Start of Data to use
--- config.mk ---
export PLATFORM = sky130hd
export DESIGN_NAME = ysyx_22040127_mdu_div_ctrl
export DESIGN_NICKNAME = d
export VERILOG_FILES = /design/src/rtl/ysyx_22040127_mdu_pkg.sv /design/src/rtl/ysyx_22040127_div_special.sv /design/src/rtl/ysyx_22040127_mdu_div_ctrl.sv
export SDC_FILE = /design/constraint.sdc
export NUM_CORES = 1
export LEC_CHECK = 0
export ABC_CLOCK_PERIOD_IN_PS = 8100
export CAP_MARGIN = 20
export CELL_PAD_IN_SITES_DETAIL_PLACEMENT = 0
export CELL_PAD_IN_SITES_GLOBAL_PLACEMENT = 1
export CORE_ASPECT_RATIO = 1.4
export CORE_MARGIN = 10
export CORE_UTILIZATION = 25
export CTS_BUF_LIST = sky130_fd_sc_hd__clkbuf_8
export DETAILED_ROUTE_END_ITERATION = 6
export PLACE_DENSITY_LB_ADDON = 0.1
export SLEW_MARGIN = 10
export SYNTH_ARGS = -nofsm -noshare
export SYNTH_HDL_FRONTEND = slang
export SYNTH_SLANG_ARGS = --single-unit
--- constraint.sdc ---
create_clock -name clk -period 8.1 [get_ports clk]
set_clock_uncertainty 0.05 [all_clocks]
set_input_delay 1.62 -clock clk [delete_from_list [all_inputs] [get_ports clk]]
set_output_delay 1.62 -clock clk [all_outputs]
set_load 0.01 [all_outputs]
--- src/rtl/ysyx_22040127_mdu_pkg.sv ---
// Shared constants and types for the M-extension divide path:
// op encodings, controller state encoding and the W-op sign-extension helper.
package ysyx_22040127_mdu_pkg;

    localparam int unsigned XLEN         = 64;
    localparam logic [63:0] INT64_MIN    = 64'h8000_0000_0000_0000;
    localparam logic [63:0] INT32_MIN_SX = 64'hFFFF_FFFF_8000_0000;

    localparam logic [1:0] OP_DIV  = 2'b00;
    localparam logic [1:0] OP_DIVU = 2'b01;
    localparam logic [1:0] OP_REM  = 2'b10;
    localparam logic [1:0] OP_REMU = 2'b11;

    typedef enum logic [1:0] {
        ST_IDLE  = 2'd0,
        ST_BUSY  = 2'd1,
        ST_DRAIN = 2'd2,
        ST_RESP  = 2'd3
    } div_state_e;

    function automatic logic [63:0] sext32(input logic [31:0] v);
        return {{32{v[31]}}, v};
    endfunction

endpackage

--- src/rtl/ysyx_22040127_div_special.sv ---
// Combinational operand formatting plus RISC-V divide-by-zero / signed-overflow
// detection; supplies the short-circuit result so the divider is never started.
module ysyx_22040127_div_special
    import ysyx_22040127_mdu_pkg::*;
(
    input  logic [1:0]      i_op,
    input  logic            i_w,
    input  logic [XLEN-1:0] i_src1,
    input  logic [XLEN-1:0] i_src2,
    output logic [XLEN-1:0] o_x,
    output logic [XLEN-1:0] o_y,
    output logic            o_signed,
    output logic            o_special,
    output logic [XLEN-1:0] o_result
);

    logic            w_div0;
    logic            w_ovf;
    logic [XLEN-1:0] w_min;
    logic [XLEN-1:0] w_quo;
    logic [XLEN-1:0] w_rem;
    logic [XLEN-1:0] w_sel;

    always_comb begin
        o_signed = ~i_op[0];
        if (i_w) begin
            o_x   = o_signed ? sext32(i_src1[31:0]) : {32'd0, i_src1[31:0]};
            o_y   = o_signed ? sext32(i_src2[31:0]) : {32'd0, i_src2[31:0]};
            w_min = INT32_MIN_SX;
        end else begin
            o_x   = i_src1;
            o_y   = i_src2;
            w_min = INT64_MIN;
        end

        w_div0    = (o_y == '0);
        w_ovf     = o_signed & (o_x == w_min) & (o_y == '1);
        o_special = w_div0 | w_ovf;

        // Overflow yields quotient = dividend, remainder = 0
        w_quo    = w_div0 ? '1  : o_x;
        w_rem    = w_div0 ? o_x : '0;
        w_sel    = i_op[1] ? w_rem : w_quo;
        o_result = i_w ? sext32(w_sel[31:0]) : w_sel;
    end

endmodule

--- src/rtl/ysyx_22040127_mdu_div_ctrl.sv ---
// Requester-side controller for the multi-cycle divider: accepts one op at a time,
// launches the divider, holds operands until ready, and handles flush/drain.
module ysyx_22040127_mdu_div_ctrl #(
    parameter int unsigned XLEN = 64
) (
    input  logic            clk,
    input  logic            rst,
    input  logic            req_valid,
    input  logic [1:0]      req_op,
    input  logic            req_w,
    input  logic [XLEN-1:0] req_src1,
    input  logic [XLEN-1:0] req_src2,
    output logic            req_ready,
    input  logic            flush,
    output logic            resp_valid,
    output logic [XLEN-1:0] resp_data,
    output logic            busy,
    output logic [XLEN-1:0] div_x,
    output logic [XLEN-1:0] div_y,
    output logic            div_s,
    output logic            div_is_div,
    input  logic            div_ready,
    input  logic [XLEN-1:0] div_quo,
    input  logic [XLEN-1:0] div_rem
);

    import ysyx_22040127_mdu_pkg::div_state_e;
    import ysyx_22040127_mdu_pkg::ST_IDLE;
    import ysyx_22040127_mdu_pkg::ST_BUSY;
    import ysyx_22040127_mdu_pkg::ST_DRAIN;
    import ysyx_22040127_mdu_pkg::ST_RESP;
    import ysyx_22040127_mdu_pkg::sext32;

    div_state_e      r_state;
    logic            r_rem_sel;
    logic            r_w;
    logic            r_start;
    logic            r_resp;
    logic            r_s;
    logic [XLEN-1:0] r_x;
    logic [XLEN-1:0] r_y;
    logic [XLEN-1:0] r_result;

    logic [XLEN-1:0] w_x;
    logic [XLEN-1:0] w_y;
    logic            w_s;
    logic            w_special;
    logic [XLEN-1:0] w_special_result;
    logic [XLEN-1:0] w_div_sel;
    logic            w_accept;

    ysyx_22040127_div_special u_special (
        .i_op      (req_op),
        .i_w       (req_w),
        .i_src1    (req_src1),
        .i_src2    (req_src2),
        .o_x       (w_x),
        .o_y       (w_y),
        .o_signed  (w_s),
        .o_special (w_special),
        .o_result  (w_special_result)
    );

    assign req_ready  = (r_state == ST_IDLE) & ~flush & ~rst;
    assign w_accept   = req_valid & req_ready;
    assign busy       = (r_state == ST_BUSY) | (r_state == ST_DRAIN) |
                        ((r_state == ST_IDLE) & req_valid);
    assign w_div_sel  = r_rem_sel ? div_rem : div_quo;

    // A flush arriving in the response cycle must still kill the registered pulse
    assign resp_valid = r_resp & ~flush;
    assign resp_data  = r_result;
    assign div_x      = r_x;
    assign div_y      = r_y;
    assign div_s      = r_s;
    assign div_is_div = r_start;

    always_ff @(posedge clk) begin
        if (rst) begin
            r_state   <= ST_IDLE;
            r_rem_sel <= 1'b0;
            r_w       <= 1'b0;
            r_start   <= 1'b0;
            r_resp    <= 1'b0;
            r_s       <= 1'b0;
            r_x       <= '0;
            r_y       <= '0;
            r_result  <= '0;
        end else begin
            r_start <= 1'b0;
            r_resp  <= 1'b0;
            unique case (r_state)
                ST_IDLE: begin
                    if (w_accept) begin
                        r_rem_sel <= req_op[1];
                        r_w       <= req_w;
                        if (w_special) begin
                            r_result <= w_special_result;
                            r_resp   <= 1'b1;
                            r_state  <= ST_RESP;
                        end else begin
                            r_x     <= w_x;
                            r_y     <= w_y;
                            r_s     <= w_s;
                            r_start <= 1'b1;
                            r_state <= ST_BUSY;
                        end
                    end
                end
                ST_BUSY: begin
                    // Flush coinciding with ready has nothing left to drain
                    if (flush) begin
                        r_state <= div_ready ? ST_IDLE : ST_DRAIN;
                    end else if (div_ready) begin
                        r_result <= r_w ? sext32(w_div_sel[31:0]) : w_div_sel;
                        r_resp   <= 1'b1;
                        r_state  <= ST_RESP;
                    end
                end
                ST_DRAIN: begin
                    if (div_ready) begin
                        r_state <= ST_IDLE;
                    end
                end
                ST_RESP: begin
                    r_state <= ST_IDLE;
                end
                default: begin
                    r_state <= ST_IDLE;
                end
            endcase
        end
    end

endmodule

Yosys cells after proc, flatten, opt, wreduce, memory -nomap -nowiden

Index checks and enable logic that the tools add are counted.

Input bits: 264
Bits in registers: 199
Output and inout bits: 197
Word-level logic and storage cells: 73

Reduce and logical (&&, ||, !) cells: 8
Mux-type cells: 29
Bitwise operators: 16
Equality and inequality tests: 11

Operators by type and width:

| cell                   | number |
|---|---|
| $mux W64               | 14 |
| $pmux W64 S2           | 1 |
| $eq A64 B64 Y1         | 1 |
| $eq A64 B64 Y1 const B | 1 |
| $logic_not A64 Y1      | 1 |
| $mux W63               | 1 |
| $mux W2                | 6 |
| $ne A2 B2 Y1 const B   | 4 |
| $pmux W2 S4            | 1 |
| $and A1 B1 Y1          | 7 |
| $not A1 Y1             | 6 |
| $reduce_and A3 Y1      | 2 |
| $mux W1                | 5 |
| $reduce_and A5 Y1      | 1 |
| $eq A2 B2 Y1 const B   | 2 |
| $ne A3 B3 Y1 const B   | 1 |
| $or A1 B1 Y1           | 3 |
| $reduce_or A3 Y1       | 1 |
| $eq A2 B1 Y1 const B   | 1 |
| $logic_not A2 Y1       | 1 |
| $ne A2 B1 Y1 const B   | 1 |
| $pmux W1 S2            | 1 |
| $reduce_and A2 Y1      | 1 |
| $reduce_bool A2 Y1     | 1 |

Logic depth before layout (Yosys ltp)

Gate-level depths: netlist (run 1).

Depth after elaboration: 9
Mapped depth: 12
Depth with buffers taken out: 8

Modules after synthesis

From an unflattened synthesis (run 1), not the netlist that was laid out.

Cell total of the unflattened synthesis: 1398
Area total of the unflattened synthesis: 10782.8 um^2

Modules (own cells, without submodules):

| module                     | instances | seq. area each (um^2) | area each (um^2) | cells each |
|---|---|---|---|---|
| ysyx_22040127_mdu_div_ctrl | 1         | 3983.8                | 8557.0           | 1031 |
| ysyx_22040127_div_special  | 1         | 0.0                   | 2225.9           | 367 |

Worst setup path before layout (run 1)

No wires, ideal clock.

Kind: input-to-reg
Start point: input port req_op[0]
End point: register r_result[10], in the netlist resp_data[10]
Setup slack: 4.017 ns
Stages on the path: 9
Data arrival time: 3.912 ns
Setup time: 0.121 ns
Required time: 7.929 ns
Path through: nand4b_1 -> or4_1 -> or4_4 -> or3_1 -> buf_2 -> o21a_1 -> buf_6 -> buf_6 -> mux2_4

Cells in the longest elaborated chain, start to end: 9
Elaborated cells on any way between the ends: 20
Those cells by class: eq/ne (3); mux (11); bitwise (4); reduce/logical (2)

RTL lines:

| element                     | RTL line                                                         | RTL |
|---|---|---|
| from (decl)                 | ysyx_22040127_mdu_div_ctrl.sv:9                                  | `input logic [1:0] req_op,` |
| $mux W64                    | ysyx_22040127_div_special.sv:28                                  | `o_y = o_signed ? sext32(i_src2[31:0]) : {32'd0, i_src2[31:0]};` |
| $mux W64                    | ysyx_22040127_div_special.sv:26                                  | `if (i_w) begin` |
| $logic_not A64 Y1           | ysyx_22040127_div_special.sv:36                                  | `w_div0 = (o_y == '0);` |
| $mux W64 (on tied branches) | ysyx_22040127_div_special.sv:41, ysyx_22040127_div_special.sv:42 |  |
| $mux W64                    | ysyx_22040127_div_special.sv:43                                  | `w_sel = i_op[1] ? w_rem : w_quo;` |
| $mux W64                    | ysyx_22040127_div_special.sv:44                                  | `o_result = i_w ? sext32(w_sel[31:0]) : w_sel;` |
| $mux W64                    | ysyx_22040127_mdu_div_ctrl.sv:97                                 | `if (w_special) begin` |
| $mux W64                    | ysyx_22040127_mdu_div_ctrl.sv:94                                 | `if (w_accept) begin` |
| $pmux W64 S2                | ysyx_22040127_mdu_div_ctrl.sv:92                                 | `unique case (r_state)` |
| to (signal assigned)        | ysyx_22040127_mdu_div_ctrl.sv:98                                 | `r_result <= w_special_result;` |
| to (signal assigned)        | ysyx_22040127_mdu_div_ctrl.sv:115                                | `r_result <= r_w ? sext32(w_div_sel[31:0]) : w_div_sel;` |
| to (decl)                   | ysyx_22040127_mdu_div_ctrl.sv:42                                 | `logic [XLEN-1:0] r_result;` |

Several ways; a longest one is shown, not always the timed one. The select of a mux whose other input is x is not followed.
A chain may end at the register's enable or synchronous reset.

Final worst setup path (run 1)

Start point: input port req_src1[28]
End point: register r_x[6], in the netlist div_x[6]

Cells in the longest elaborated chain, start to end: 8

RTL lines:

| element                                | RTL line                          | RTL |
|---|---|---|
| from (decl)                            | ysyx_22040127_mdu_div_ctrl.sv:11  | `input logic [XLEN-1:0] req_src1,` |
| $mux W64                               | ysyx_22040127_div_special.sv:27   | `o_x = o_signed ? sext32(i_src1[31:0]) : {32'd0, i_src1[31:0]};` |
| $mux W64 (*)                           | ysyx_22040127_div_special.sv:26   |  |
| $eq A64 B64 Y1 (*)                     | ysyx_22040127_div_special.sv:37   | `w_ovf = o_signed & (o_x == w_min) & (o_y == '1);` |
| $and A1 B1 Y1 (*) (2 in series)        | ysyx_22040127_div_special.sv:37   |  |
| $or A1 B1 Y1 (*)                       | ysyx_22040127_div_special.sv:38   | `o_special = w_div0 \| w_ovf;` |
| $not A1 Y1 (no source line) (*)        | -                                 |  |
| $reduce_and A3 Y1 (no source line) (*) | -                                 |  |
| to (signal assigned)                   | ysyx_22040127_mdu_div_ctrl.sv:102 | `r_x <= w_x;` |
| to (decl)                              | ysyx_22040127_mdu_div_ctrl.sv:40  | `logic [XLEN-1:0] r_x;` |

Mark *: on every way between the ends. The rest lies on a longest branch, timed or not.

==> results by group, run 1 <==
Status
  – Status: complete, no violations

Route
  – First-pass DRT Iterations: 4
  – DRT iter0 DRCs: between 500 and 600
  – Routed wire per std cell: roughly 24 um
  – DRC errors left: 0
  – Detailed Route WL: roughly 52000 um
  – Post-route ant nets: 0
  – Vias: roughly 10000
  – Via-to-Cell Ratio: between 4 and 5

Critical path
  – Worst path required time: roughly 8.5 ns
  – CP endpoint kind: flip-flop
  – Worst setup path class: input port to flip-flop
  – CP max FO: 127
  – Critical Path Source Type: input port
  – Arrival @ worst endpoint: 5.75 ns

Floorplanning
  – Initial Util: 0.2533
  – Die height: 267.4 um
  – Die Width: 196.7 um
  – Core Area: 43130 sq um
  – Ports: ~460
  – FP Rows: 90
  – Die ar.: between 50000 and 60000 sq um

Power
  – Peak VDD IR: 0.09174 mV
  – PwrDens: between 150 and 200 nW/um^2
  – Pwr Total: 3.242 mW
  – Leak: between 5 and 6 nW

CTS
  – Post-CTS setup repair buffer count: 0
  – Hold_buf cts: 0
  – Clock transition at path regs: between 0.1 and 0.15 ns
  – CTS tree: built
  – Worst-skew pair later-pin latency: slightly above 0.5 ns
  – H-tree depth: 4
  – PostCTS Resize Cnt: 0
  – Sinks on Clock Net: approximately 200
  – Total CTS buffers: 17
  – Buffers from clock root to sink, at most: 2
  – Clk root buf: clkbuf_8

Synthesis
  – Cell count after synthesis: approximately 1200
  – Yosys cell types: 48
  – Most frequent cell after synthesis: dfxtp_1
  – Most frequent cells after synthesis: 199 x dfxtp_1, 107 x a21oi_1, 102 x nor2b_1
  – Synth async-reset ratio: 0
  – Top FF cell, synth: dfxtp_1
  – Mapped cell area: about 11000 sq um
  – Syn. warnings: 0
  – Area contributors post-synth: dfxtp_1 36%, mux2_2 10%, mux2i_1 8.5%, nor2b_1 5.8%, a21oi_1 4.9%
  – Seq/Total Area, Yosys: 0.3646
  – Post-synth net total: between 1000 and 1500
  – Yosys top cell by area: dfxtp_1
  – Average cell area after synthesis: roughly 9.3 sq um
  – FF+latch count, synth: a little under 200
  – Count of flip-flops with a built-in enable after synthesis: 0
  – Area share of the largest cell type after synthesis: 0.3646

Layout
  – Fin area: about 16000 sq um
  – Fill cell count: 4374
  – Nets: 1826
  – Layout cells sized above 1: 0.1450
  – Finished Layout Cells: around 2100
  – Area delta synth->final: 49.59%

Global route
  – Largest net degree at the start of global routing: between 100 and 150
  – Global-route wire length before repair: between 70000 and 80000 um
  – Total track usage: 0.1884
  – Initial antenna violation count: 1
  – Vias in the first global route: between 10000 and 15000
  – Gr ovfl total: 0

Timing
  – Final hold violation count: 0
  – Final min period: 5.388 ns
  – Final slew viol count: 0
  – Final period util: 0.6652
  – Setup TNS: 0 ns
  – Slew headroom: 0.3095
  – Worst hold slack: approximately 0.42 ns
  – RSZ-0062 raised after global routing: no
  – Setup Viol. Count Final: 0
  – Slew @ Worst Pin: around 1.0 ns
  – Fmax: 0.1856 GHz

Job
  – Max Cap Viol: 0

Hold path
  – Min-Delay Path Class: flip-flop to flip-flop

Placement
  – Post-DP HPWL: between 30000 and 40000 um
  – Placement Cell Area: roughly 16000 sq um
  – DP Cell Count: approximately 2100
  – Port bufs: 460
  – Final GP Congestion: between 0.7 and 0.8
## cell families (layout without fill, tap and decap cells)
| group | after synthesis | after routing | share of synthesized area |
|---|---|---|---|
| AND/OR/NAND/NOR | 334 | 334 | 0.1896 |
| AO/OA/AOI/OAI | 293 | 293 | 0.1624 |
| multiplexers | 221 | 221 | 0.2264 |
| flip-flops | 199 | 199 | 0.3646 |
| buffers and inverters | 131 | 522 | 0.05348 |
| adder cells (fa/ha/maj) | 3 | 3 | 0.003436 |
| other | 0 | 2 | 0 |
## critical path: stages
cell	delay [ns]
clkdlybuf4s50_1	0.50
nor4b_1	0.79
nand4_1	0.37
or4_4	0.63
or2_1	0.30
o211ai_1	0.29
buf_12	0.59
mux2_2	0.42
## per-stage QoR
stage	worst slack, ns	utilization
final	2.712	0.3789
after global routing	2.639	0.3789
after CTS	2.725	0.3784
after detailed placement	2.154	0.3682
after global placement	2.138	0.3682
after floorplan	4.017	-
## where the power goes
group	total, mW	internal [mW]	switching, mW
Combinational	1.28	0.654	0.622
Clock	0.736	0.293	0.442
Sequential	1.23	1.14	0.0895
Total	3.24	2.09	1.15
## layer usage
layer,part of all wire,track usage,vias up
met5,0,0,-
met4,0.015,0.04494,0
met3,0.072,0.05981,29
met2,0.51,0.3328,316
met1,0.40,0.2151,5035
li1,-,-,5117
## placed cells by master, fill, tap and decap left out, drive strengths merged, types with 3 or more instances in the layout
master and count:
clkdlybuf4s50 458, dfxtp 199, mux2 128, a21oi 107, nor2b 102, mux2i 93, nand2 80, o21ai 69
o31ai 37, o2111ai 34, nor3b 33, or4b 32, a31oi 31, nor4 26, buf 23, clkbuf 17
inv 16, nand4 14, nor3 12, nor2 8, clkinv 6, and4b 4, nor4b 4, nand4b 4
o211ai 4, or4 4, ha 3
## registers in the layout, indices dropped and copies added, names as in the netlist
name        flops
div_x          64
div_y          64
resp_data      64
r_state         2
div_is_div      1
div_s           1
r_rem_sel       1
r_resp          1
r_w             1
## layout make-up
class	count	area, sq um	area share
multi-input cells	851	6409	0.3921
repair buffers	481	4780	0.2925
flip-flops and latches	199	3988	0.2440
well taps	552	690.7	0.04226
clock buffers	17	234.0	0.01432
clock inverters	15	202.7	0.01240
inverters	9	35.03	0.002144
diodes	2	5.005	0.0003062
## worst paths after layout
check | from | to | slack [ns] | cells past startpoint
worst max-delay path | req_src1[28] | div_x[6]$_SDFFE_PP0P_ | 2.71 | 8
worst min-delay path | div_x[46]$_SDFFE_PP0P_ | div_x[46]$_SDFFE_PP0P_ | 0.42 | 2
worst max register to register | r_state[1]$_SDFFE_PP0P_ | resp_data[2]$_SDFFE_PP0P_ | 4.24 | 10
worst min register to register | div_x[46]$_SDFFE_PP0P_ | div_x[46]$_SDFFE_PP0P_ | 0.42 | 2
Note: power is estimated with default switching activity, not from simulation.
==> run 2: changes to the inputs <==
--- a/config.mk
+++ b/config.mk
@@ -5,7 +5,7 @@
 export SDC_FILE = /design/constraint.sdc
 export NUM_CORES = 1
 export LEC_CHECK = 0
-export ABC_CLOCK_PERIOD_IN_PS = 8100
+export ABC_CLOCK_PERIOD_IN_PS = 5400
 export CAP_MARGIN = 20
 export CELL_PAD_IN_SITES_DETAIL_PLACEMENT = 0
 export CELL_PAD_IN_SITES_GLOBAL_PLACEMENT = 1
==> constraint.sdc (replaced) <==
create_clock -name clk -period 5.4 [get_ports clk]
set_clock_uncertainty 0.05 [all_clocks]
set_input_delay 1.08 -clock clk [delete_from_list [all_inputs] [get_ports clk]]
set_output_delay 1.08 -clock clk [all_outputs]
set_load 0.01 [all_outputs]
==> run 2 against run 1 <==
  * Sequential cell count unchanged
  * Global-route usage rose by 0.12 points
  * Combinational power rose by 51%
  * Utilization is 0.24 points higher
End of Data to use
Directions for this task ▸ Copy the entries above exactly, but only from the line holding "after synthesis: 0.3646" through the line holding "and 80000 um", both included.

Your solution ▸
  – Area share of the largest cell type after synthesis: 0.3646

Layout
  – Fin area: about 16000 sq um
  – Fill cell count: 4374
  – Nets: 1826
  – Layout cells sized above 1: 0.1450
  – Finished Layout Cells: around 2100
  – Area delta synth->final: 49.59%

Global route
  – Largest net degree at the start of global routing: between 100 and 150
  – Global-route wire length before repair: between 70000 and 80000 um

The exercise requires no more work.